Note: it’s not that it’s not possible or not good to use these methods, they are all good in some circumstances.
What i would like to present here is another way to do this, that’s naturally available in Scala as well, and i believe provides a fair tradeoff between robustness and complexity.
The idea of parser combinators isn’t actually very new or unique to Scala, or very complicated.
The idea is fairly simple: take a function that identifies a certain string (parses it), and combine it with other functions for other strings, to create a more complete parser.
Like i said, this isn’t unique to Scala, but it has been part of the Scala standard library up to Scala 2.11 when it was separated. Here we’ll focus on this library.
This is a very simple example.
Our task here is to basically parse a file of simple one line entries where each line is a word and a number - the word and how much it appears somewhere.
We have a simple model class here - WordFreq. Basically a tuple of the word and its count.
And we see here how this parser is used - that’s the bold part here.
The “matched” variable here is bound to an instance of “WordFreq”.
And this is how the parser is actually implemented using parser combinators.
Each parser function is defined as a function in the parser class.
We define here two simple functions, parsing a word and a number using simple regular expressions.
The 3rd method - ‘freq’ - is actually created using a sequence combinator. Essentially creating a new parser function out of the other two, when it appears in sequence in the input.
Note that the output type of that method is in fact the model class we defined earlier.
This very simple parser already illustrates the basic pattern:
Defining functions for parsing strings
Map the matched strings into a more meaningful object model (String, Int, WordFreq in our case).
Combine the results of each function into more complex structures.
Note how in this case the ‘fr’ is in fact of type Int - the result of parsing, as defined by the ‘number’ function.
And now to a more interesting case.
Just to set the context, in Actimize we deal with a lot of data profiling.
As a result, we developed a fairly robust profiling engine that allows us to express rather complicated profiles, including customization by clients, etc.
The engine works pretty well. The problem is that its interface isn’t great - it’s basically huge XML files.
We wanted to achieve something like this, where in ~32 lines of code we define the same profile, also in a way that’s a lot more convenient to read and write.
And this is an example of the model classes used in defining the profile.
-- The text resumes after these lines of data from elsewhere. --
This is an optimization exercise on Yosys and OpenROAD, whose aim is a short achievable clock period and few clock cycles per item, not a production implementation. In this exercise RTL edits were held to simulation tests only and were not proved equivalent to the original. Power is estimated from default activity; no workload was simulated.

File: flow/config.mk
export PLATFORM = sky130hd
export DESIGN_NAME = rv_exec_top
export DESIGN_NICKNAME = rv_exec_top
export VERILOG_FILES = /design/flow/design.v
export SDC_FILE = /design/flow/constraint.sdc
export NUM_CORES = 4
export LEC_CHECK = 0
export CAP_MARGIN = 50
export CORE_MARGIN = 2
export CORE_UTILIZATION = 65
export CTS_CLUSTER_DIAMETER = 100
export CTS_CLUSTER_SIZE = 20
export SETUP_SLACK_MARGIN = 3.2
export SLEW_MARGIN = 50
export SYNTH_HIERARCHICAL = 1
File: flow/run.sh
#!/bin/bash
# synth_recipe.tcl (not shown) runs the flow's synth.tcl, then flattens the netlist and writes it again
# the make line also repeats each setting of config.mk as NAME=value (left out here)
make -C /OpenROAD-flow-scripts/flow DESIGN_CONFIG=/design/flow/config.mk WORK_HOME=/design/flow/orfs CLKGATE_MAP_FILE= SYNTH_SCRIPT=/design/flow/synth_recipe.tcl finish
From an optimization exercise on the open Yosys and OpenROAD flow, aimed at small area, a short achievable clock period and few clock cycles per item; shortcuts taken in it are not production practice.
Function was checked by simulation only, so behaviour that the tests miss may differ from the original.
Power and IR drop assume default switching activity.

`flow/design.v`:
```
`timescale 1ns/1ns
module ldpc_sbit (
  input  logic a,
  input  logic b,
  input  logic c,
  input  logic en,
  output logic y
);
  assign y = en & (a | b | c);
endmodule
`timescale 1ns/1ns
module ldpc_dec_top (
  input  logic         clk,
  input  logic         rst,
  input  logic         cyc,
  input  logic         stb,
  input  logic         we,
  input  logic [7:0]   adr,
  input  logic [31:0]  dat_w,
  output logic [31:0]  dat_r,
  output logic         ack
);
  localparam int NW   = 20;
  localparam int ND   = 18;
  localparam int NG   = 2;              
  localparam int GS   = ND / NG;        
  localparam int PIPE = 1;              
  logic [7:0]     w [NW];
  logic           ready, run;
  logic [GS:0]    ring;                 
  logic [GS-1:0]  rph;                  
  logic [GS-1:0]  wph;                  
  logic           wlast;                
  logic           req, wr, in_win, is_stat, go;
  logic [NW-1:0]  asel, sel;
  logic [7:0]     gm [NG];
  logic [7:0]     gq [NG];
  logic [7:0]     gf [NG];
  logic [7:0]     rw, rd, gc;
  logic           gc7;
  assign req     = cyc & stb;
  assign ack     = req;
  assign wr      = req & we;
  assign is_stat = adr == 8'h41;
  assign go      = wr & (adr == 8'h40) & dat_w[0];
  logic [3:0] p;   
  logic [4:0] q;   
  logic       hi0;
  always_comb begin
    for (int j = 0; j < 4; j++)
      p[j] = ~run & (adr[1:0] == 2'(j));
    for (int k = 0; k < 5; k++)
      q[k] = adr[4:2] == 3'(k);
    for (int i = 0; i < NW; i++)
      asel[i] = p[i % 4] & q[i / 4];
  end
  assign hi0    = adr[7:5] == 3'b000;
  assign in_win = hi0 & (adr[4:2] <= 3'd4);
  assign rph   = ring[GS-1:0];
  assign wph   = ring[GS:1];
  assign wlast = ring[GS];
  always_comb begin
    for (int i = 0; i < NW; i++)
      sel[i] = asel[i] | ((i < ND) ? rph[i % GS] : 1'b0);
  end
  always_comb begin
    rw = '0;
    for (int g = 0; g < NG; g++) begin
      gm[g] = '0;
      for (int j = 0; j < GS; j++)
        gm[g] = gm[g] | ({8{sel[g*GS+j]}} & w[g*GS+j]);
      rw = rw | gm[g];
    end
    gc = '0;
    for (int i = ND; i < NW; i++)
      gc = gc | ({8{sel[i]}} & w[i]);
    rw = rw | gc;
  end
  assign gc7 = gc[7];
  for (genvar g = 0; g < NG; g++) begin : g_unit
    if (PIPE) begin : g_pipe
      always_ff @(posedge clk) gq[g] <= gm[g];
    end else begin : g_comb
      assign gq[g] = gm[g];
    end
    logic [7:0] x, y;
    logic _000_, _001_, _002_, _003_, _004_, _005_, _006_, _007_, _008_, _009_, _010_, _011_, _012_, _013_, _014_, _015_, _016_, _017_, _018_, _019_, _020_, _021_, _022_, _023_, _024_, _025_, _026_, _027_, _028_, _029_, _030_, _031_, _032_, _033_, _034_, _035_, _036_, _037_, _038_, _039_, _040_, _041_, _042_, _043_, _044_, _045_, _046_, _047_, _048_, _049_, _050_, _051_, _052_, _053_, _054_, _055_, _056_, _057_, _058_, _059_, _060_, _061_, _062_, _063_, _064_, _065_, _066_, _067_, _068_, _069_, _070_, _071_, _072_, _073_, _074_, _075_, _076_, _077_, _078_, _079_, _080_, _081_, _082_, _083_, _084_, _085_, _086_, _087_, _088_, _089_, _090_, _091_, _092_, _093_, _094_, _095_, _096_, _097_, _098_, _099_, _100_, _101_, _102_, _103_, _104_, _105_, _106_, _107_, _108_, _109_, _110_, _111_, _112_, _113_, _114_, _115_, _116_, _117_, _118_, _119_, _120_, _121_, _122_, _123_, _124_, _125_, _126_, _127_, _128_, _129_, _130_, _131_, _132_, _133_, _134_, _135_, _136_, _137_, _138_, _139_, _140_, _141_, _142_, _143_, _144_, _145_, _146_, _147_, _148_, _149_, _150_, _151_, _152_, _153_, _154_, _155_, _156_, _157_, _158_, _159_, _160_, _161_, _162_, _163_, _164_, _165_, _166_, _167_, _168_, _169_, _170_, _171_, _172_, _173_, _174_, _175_, _176_, _177_, _178_, _179_, _180_, _181_, _182_, _183_, _184_, _185_, _186_, _187_, _188_, _189_, _190_, _191_, _192_, _193_, _194_, _195_, _196_, _197_, _198_, _199_, _200_, _201_, _202_, _203_, _204_, _205_, _206_, _207_, _208_, _209_, _210_, _211_, _212_, _213_, _214_, _215_, _216_, _217_, _218_, _219_, _220_, _221_, _222_, _223_, _224_, _225_, _226_, _227_, _228_, _229_, _230_, _231_, _232_, _233_, _234_, _235_, _236_, _237_, _238_, _239_, _240_, _241_, _242_, _243_, _244_, _245_, _246_, _247_, _248_, _249_, _250_, _251_, _252_, _253_, _254_, _255_, _256_, _257_, _258_, _259_, _260_, _261_, _262_, _263_, _264_, _265_, _266_, _267_, _268_, _269_, _270_, _271_, _272_, _273_, _274_, _275_, _276_, _277_, _278_, _279_, _280_, _281_, _282_, _283_, _284_, _285_, _286_, _287_, _288_, _289_, _290_, _291_, _292_, _293_, _294_, _295_, _296_, _297_, _298_;
    assign x = gq[g];
    assign gf[g] = y;
    assign _058_ = ~x[6];
    assign _069_ = x[5] & ~(x[1]);
    assign _079_ = x[2] & ~(x[3]);
    assign _090_ = _079_ & _069_;
    assign _101_ = _090_ | _058_;
    assign _112_ = x[3] & ~(x[0]);
    assign _122_ = ~x[1];
    assign _133_ = x[0] & x[1];
    assign _144_ = x[3] ? _122_ : _133_;
    assign _154_ = _144_ | _112_;
    assign _165_ = x[2] | ~(x[5]);
    assign _176_ = x[3] & ~(x[2]);
    assign _187_ = _165_ & ~(_176_);
    assign _198_ = _154_ & ~(_187_);
    assign _208_ = _198_ | _101_;
    assign _219_ = x[1] & x[2];
    assign _230_ = _219_ | x[3];
    assign _232_ = x[4] & ~(x[5]);
    assign _233_ = ~(x[3] & x[2]);
    assign _234_ = ~(_233_ & _232_);
    assign _235_ = _230_ & ~(_234_);
    assign _236_ = _235_ | x[7];
    assign _237_ = x[5] | x[4];
    assign _238_ = ~_237_;
    assign _239_ = ~(x[0] | x[1]);
    assign _240_ = x[2] & ~(_239_);
    assign _241_ = _240_ | _238_;
    assign _242_ = _219_ & ~(_237_);
    assign _243_ = ~x[3];
    assign _244_ = ~(x[0] & x[1]);
    assign _245_ = _243_ & ~(_244_);
    assign _246_ = _245_ | _079_;
    assign _247_ = _246_ | _242_;
    assign _248_ = _241_ & ~(_247_);
    assign _249_ = _248_ | ~(_236_);
    assign _250_ = _249_ & ~(_069_);
    assign _251_ = _250_ | _208_;
    assign _252_ = x[7] & ~(x[6]);
    assign _253_ = x[2] | ~(x[1]);
    assign _254_ = ~(x[5] & x[4]);
    assign _255_ = _254_ | _133_;
    assign _256_ = _253_ & ~(_255_);
    assign _257_ = x[1] & ~(x[5]);
    assign _258_ = x[2] & x[4];
    assign _259_ = _257_ & ~(_258_);
    assign _260_ = _259_ | _256_;
    assign _261_ = x[3] & ~(x[5]);
    assign _262_ = _260_ ? _243_ : _261_;
    assign _263_ = _252_ & ~(_262_);
    assign _264_ = _058_ & ~(_165_);
    assign _265_ = x[3] | ~(x[4]);
    assign _266_ = _265_ | _264_;
    assign _267_ = ~(x[7] | x[6]);
    assign _268_ = x[7] & x[6];
    assign _269_ = _268_ | _267_;
    assign _270_ = _257_ & _079_;
    assign _271_ = _270_ | _269_;
    assign _272_ = _266_ & ~(_271_);
    assign _273_ = _272_ | _263_;
    assign _274_ = x[2] | x[4];
    assign _275_ = _274_ | _257_;
    assign _276_ = x[5] | ~(x[2]);
    assign _277_ = _133_ & ~(_276_);
    assign _278_ = _277_ | _258_;
    assign _279_ = _275_ & ~(_278_);
    assign _280_ = x[3] & ~(_279_);
    assign _281_ = _273_ & ~(_280_);
    assign _282_ = _251_ & ~(_281_);
    assign _283_ = x[3] | x[4];
    assign _284_ = x[1] & x[5];
    assign _285_ = x[0] ? _122_ : _284_;
    assign _286_ = ~x[2];
    assign _287_ = x[3] | x[2];
    assign _288_ = x[1] ? _286_ : _287_;
    assign _289_ = ~(_288_ | _285_);
    assign _290_ = _289_ | _283_;
    assign _291_ = x[5] & ~(x[4]);
    assign _292_ = ~(_291_ | _232_);
    assign _293_ = x[1] & x[3];
    assign _294_ = _293_ & ~(_165_);
    assign _295_ = _233_ & ~(_294_);
    assign _296_ = _292_ & ~(_295_);
    assign _297_ = ~x[0];
    assign _298_ = _287_ | x[1];
    assign _000_ = _298_ | x[5];
    assign _001_ = _297_ & ~(_000_);
    assign _002_ = _001_ | _296_;
    assign _003_ = _002_ | ~(_290_);
    assign _004_ = ~(_003_ & _282_);
    assign _005_ = x[1] ? x[5] : x[3];
    assign _006_ = ~(_005_ & _286_);
    assign _007_ = _291_ & ~(x[1]);
    assign _008_ = _006_ & ~(_007_);
    assign _009_ = _230_ | _101_;
    assign _010_ = _008_ & ~(_009_);
    assign _011_ = _010_ | _236_;
    assign _012_ = _004_ & ~(_011_);
    assign _013_ = _012_ | x[5];
    assign _014_ = ~x[5];
    assign _015_ = x[1] & ~(x[4]);
    assign _016_ = _014_ & ~(_015_);
    assign _017_ = _233_ & ~(_291_);
    assign _018_ = _017_ | _016_;
    assign _019_ = _018_ | ~(_208_);
    assign _020_ = x[4] & ~(_208_);
    assign _021_ = ~(_293_ | _234_);
    assign _022_ = ~(_287_ | _284_);
    assign _023_ = x[6] & ~(x[3]);
    assign _024_ = _023_ | _022_;
    assign _025_ = _024_ | _021_;
    assign _026_ = _025_ | _020_;
    assign _027_ = _019_ & ~(_026_);
    assign _028_ = ~x[7];
    assign _029_ = _292_ ^ _122_;
    assign _030_ = _029_ | ~(_253_);
    assign _031_ = x[2] & x[5];
    assign _032_ = ~(_031_ | _291_);
    assign _033_ = _032_ | x[3];
    assign _034_ = _030_ & ~(_033_);
    assign _035_ = _034_ | _028_;
    assign _036_ = _035_ | _027_;
    assign _037_ = x[7] & x[3];
    assign _038_ = x[6] & ~(_037_);
    assign _039_ = _036_ & ~(_038_);
    assign _040_ = _039_ | _292_;
    assign _041_ = _013_ & ~(_040_);
    assign _042_ = ~(_230_ & _028_);
    assign _043_ = ~(_269_ & _014_);
    assign _044_ = _042_ & ~(_043_);
    assign _045_ = _267_ | ~(_254_);
    assign _046_ = _269_ & ~(_238_);
    assign _047_ = _045_ & ~(_046_);
    assign _048_ = ~(_047_ | _044_);
    assign y[6] = _048_ & ~(_041_);
    assign _049_ = _021_ & ~(_058_);
    assign _050_ = ~(_049_ | _036_);
    assign _051_ = ~(x[6] & x[3]);
    assign _052_ = _291_ & ~(_051_);
    assign _053_ = _012_ & ~(_052_);
    assign y[4] = _053_ | _050_;
    assign _054_ = ~(x[7] | x[3]);
    assign _055_ = _058_ & ~(_054_);
    assign _056_ = ~(_055_ & _292_);
    assign _057_ = _054_ & ~(_014_);
    assign _059_ = _057_ | ~(_056_);
    assign _060_ = _059_ & ~(y[4]);
    assign _061_ = _238_ & ~(_269_);
    assign _062_ = x[6] | ~(x[4]);
    assign _063_ = _062_ & ~(_230_);
    assign _064_ = _045_ & ~(_063_);
    assign _065_ = _064_ | _061_;
    assign _066_ = _269_ & ~(_014_);
    assign _067_ = _230_ & ~(_066_);
    assign _068_ = _065_ & ~(_067_);
    assign _070_ = _068_ | _041_;
    assign y[5] = _070_ | _060_;
    assign _071_ = ~(_254_ & x[3]);
    assign _072_ = ~(_071_ | _239_);
    assign _073_ = x[2] & ~(x[1]);
    assign _074_ = _254_ ^ x[3];
    assign _075_ = _073_ ? _074_ : _072_;
    assign _076_ = x[1] | ~(x[3]);
    assign _077_ = ~(_076_ & _286_);
    assign _078_ = _077_ | _254_;
    assign _080_ = ~_267_;
    assign _081_ = x[3] & x[5];
    assign _082_ = ~(_081_ & x[2]);
    assign _083_ = _122_ & ~(_082_);
    assign _084_ = ~(_083_ | _080_);
    assign _085_ = _084_ & _078_;
    assign _086_ = _085_ & ~(_075_);
    assign _087_ = _282_ & ~(_086_);
    assign _088_ = ~(_285_ & _286_);
    assign _089_ = x[2] & ~(_285_);
    assign _091_ = _254_ & ~(_089_);
    assign _092_ = _082_ & ~(_091_);
    assign _093_ = _088_ & ~(_092_);
    assign _094_ = _089_ & ~(_255_);
    assign _095_ = ~(x[1] & x[4]);
    assign _096_ = _095_ | x[0];
    assign _097_ = _176_ & ~(_096_);
    assign _098_ = _097_ | _094_;
    assign _099_ = _098_ | _093_;
    assign _100_ = _297_ & ~(_283_);
    assign _102_ = _100_ | _081_;
    assign _103_ = _291_ | x[1];
    assign _104_ = _102_ & ~(_103_);
    assign _105_ = _104_ | _080_;
    assign _106_ = _099_ & ~(_105_);
    assign _107_ = _274_ & ~(_133_);
    assign _108_ = _081_ & ~(_107_);
    assign _109_ = _108_ | _090_;
    assign _110_ = _263_ & ~(_109_);
    assign _111_ = _110_ | _106_;
    assign _113_ = _288_ & ~(x[7]);
    assign _114_ = x[7] & ~(_274_);
    assign _115_ = _081_ | _258_;
    assign _116_ = _115_ | _114_;
    assign _117_ = _116_ | _113_;
    assign _118_ = _111_ & ~(_117_);
    assign y[3] = _118_ | _087_;
    assign _119_ = _015_ & ~(_107_);
    assign _120_ = ~(_031_ & _243_);
    assign _121_ = _073_ | _261_;
    assign _123_ = _120_ & ~(_121_);
    assign _124_ = _123_ | _119_;
    assign _125_ = ~(_165_ & _243_);
    assign _126_ = _119_ & ~(_125_);
    assign _127_ = _126_ | _294_;
    assign _128_ = _124_ & ~(_127_);
    assign _129_ = _073_ & ~(_074_);
    assign _130_ = _237_ & ~(_133_);
    assign _131_ = _297_ & ~(_076_);
    assign _132_ = ~(_131_ | _069_);
    assign _134_ = ~(_132_ & _130_);
    assign _135_ = ~(_022_ & x[4]);
    assign _136_ = _134_ & ~(_135_);
    assign _137_ = _136_ | x[7];
    assign _138_ = _137_ | _129_;
    assign _139_ = _138_ | _128_;
    assign _140_ = x[1] ? x[0] : x[5];
    assign _141_ = _140_ | _239_;
    assign _142_ = ~(_141_ | _187_);
    assign _143_ = _137_ & ~(_142_);
    assign _145_ = ~_274_;
    assign _146_ = _144_ & ~(_237_);
    assign _147_ = _134_ & ~(_146_);
    assign _148_ = _147_ ? x[2] : _145_;
    assign _149_ = _143_ & ~(_148_);
    assign _150_ = _149_ | _058_;
    assign _151_ = _139_ & ~(_150_);
    assign y[2] = _151_ | _111_;
    assign _152_ = ~_276_;
    assign _153_ = _244_ ? _145_ : _152_;
    assign _155_ = _008_ & ~(_153_);
    assign _156_ = _028_ & ~(_155_);
    assign _157_ = _237_ | ~(_112_);
    assign _158_ = x[0] & ~(x[5]);
    assign _159_ = _158_ | _130_;
    assign _160_ = _158_ & _274_;
    assign _161_ = _160_ | _239_;
    assign _162_ = _159_ & ~(_161_);
    assign _163_ = _157_ & ~(_162_);
    assign _164_ = x[7] & ~(_163_);
    assign _166_ = _037_ ? x[1] : _253_;
    assign _167_ = _073_ | ~(_016_);
    assign _168_ = _166_ & ~(_167_);
    assign _169_ = _168_ | _058_;
    assign _170_ = _169_ | _164_;
    assign _171_ = _170_ | _156_;
    assign _172_ = _286_ & ~(_113_);
    assign _173_ = _233_ | x[0];
    assign _174_ = _015_ & ~(_173_);
    assign _175_ = x[1] ? _232_ : _291_;
    assign _177_ = ~(_175_ | _174_);
    assign _178_ = _172_ | ~(_177_);
    assign _179_ = _243_ & ~(_096_);
    assign _180_ = _177_ & ~(_179_);
    assign _181_ = _172_ & ~(_180_);
    assign _182_ = _237_ & ~(_028_);
    assign _183_ = _274_ & ~(_182_);
    assign _184_ = _183_ | _268_;
    assign _185_ = _184_ | _181_;
    assign _186_ = _178_ & ~(_185_);
    assign _188_ = _141_ | ~(_032_);
    assign _189_ = _144_ | ~(x[4]);
    assign _190_ = x[5] & ~(_015_);
    assign _191_ = _082_ & ~(_190_);
    assign _192_ = _297_ & ~(_079_);
    assign _193_ = _192_ & ~(_176_);
    assign _194_ = _193_ | _191_;
    assign _195_ = _189_ & ~(_194_);
    assign _196_ = _188_ & ~(_195_);
    assign _197_ = _084_ & ~(_196_);
    assign _199_ = _197_ | _186_;
    assign y[1] = _171_ & ~(_199_);
    assign _200_ = ~(x[0] & x[5]);
    assign _201_ = _200_ | _129_;
    assign _202_ = _297_ & ~(_284_);
    assign _203_ = _291_ & _287_;
    assign _204_ = _202_ & ~(_203_);
    assign _205_ = _174_ | _080_;
    assign _206_ = _205_ | _204_;
    assign _207_ = _201_ & ~(_206_);
    assign _209_ = ~(_050_ | _298_);
    assign _210_ = ~(_274_ & _112_);
    assign _211_ = _210_ | ~(_016_);
    assign _212_ = ~(_211_ & _269_);
    assign _213_ = _152_ & ~(_096_);
    assign _214_ = x[0] & ~(_016_);
    assign _215_ = _214_ | _213_;
    assign _216_ = _215_ | _212_;
    assign _217_ = _216_ | _209_;
    assign _218_ = _252_ & ~(_174_);
    assign _220_ = _218_ | ~(_137_);
    assign _221_ = _220_ & ~(_029_);
    assign _222_ = _287_ & ~(_096_);
    assign _223_ = _222_ | ~(_137_);
    assign _224_ = _233_ & ~(_297_);
    assign _225_ = ~(_224_ & _257_);
    assign _226_ = ~(_000_ & x[6]);
    assign _227_ = _225_ & ~(_226_);
    assign _228_ = _223_ & ~(_227_);
    assign _229_ = _228_ | _221_;
    assign _231_ = _217_ & ~(_229_);
    assign y[0] = _231_ | _207_;
    assign y[7] = x[7];
  end
  logic [2:0] sx;
  for (genvar c = 0; c < 3; c++) begin : g_sx
    ldpc_sbit u_sx (.a(gm[0][7]), .b(gm[1][7]), .c(gc7), .en(in_win), .y(sx[c]));
  end
  assign rd    = rw;
  assign dat_r = in_win ? {{8{sx[2]}}, {8{sx[1]}}, {8{sx[0]}}, rd} : {31'b0, is_stat & (ready | wlast)};
  always_ff @(posedge clk) begin
    for (int i = 0; i < NW; i++) begin
      if (i < ND && run) begin
        if (wph[i % GS])
          w[i] <= gf[i / GS];
      end else if (wr && hi0 && asel[i]) begin
        w[i] <= dat_w[7:0];
      end
    end
  end
  always_ff @(posedge clk) begin
    if (rst) begin
      run   <= 1'b0;
      ready <= 1'b0;
      ring  <= '0;
    end else if (run) begin
      ring <= ring << 1;
      if (wlast) begin
        run   <= 1'b0;
        ready <= 1'b1;
      end
    end else if (go) begin
      run   <= 1'b1;
      ready <= 1'b0;
      ring  <= (GS+1)'(1);
    end else if (wr && in_win) begin
      ready <= 1'b0;
    end
  end
endmodule
```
This should be the result of the parsing, like the ‘WordFreq’ class in the previous example. And from these we can do more interesting stuff, for example generating the necessary SQL statements.
This has classes for the different metadata elements, defining mappings, filters, etc.
In our initial implementation right now we basically just generated the same XML file and let the existing engine work as it is, but we can of course skip that step.
And this is the actual parse code.
The whole parser is roughly 200 lines of code.
We can see here that it’s a simple class, extending one of the Scala Parser Combinators classes, and adding the definitions for the different parsers.
We start with simple keyword definitions, but then move on to combine them into complete statements, and map them into the concrete parsed results.
Given this, the compiler implementation is fairly straightforward - just serialize these classes into XMLs; I used an existing schema, with JAXB to generate the XML in this case.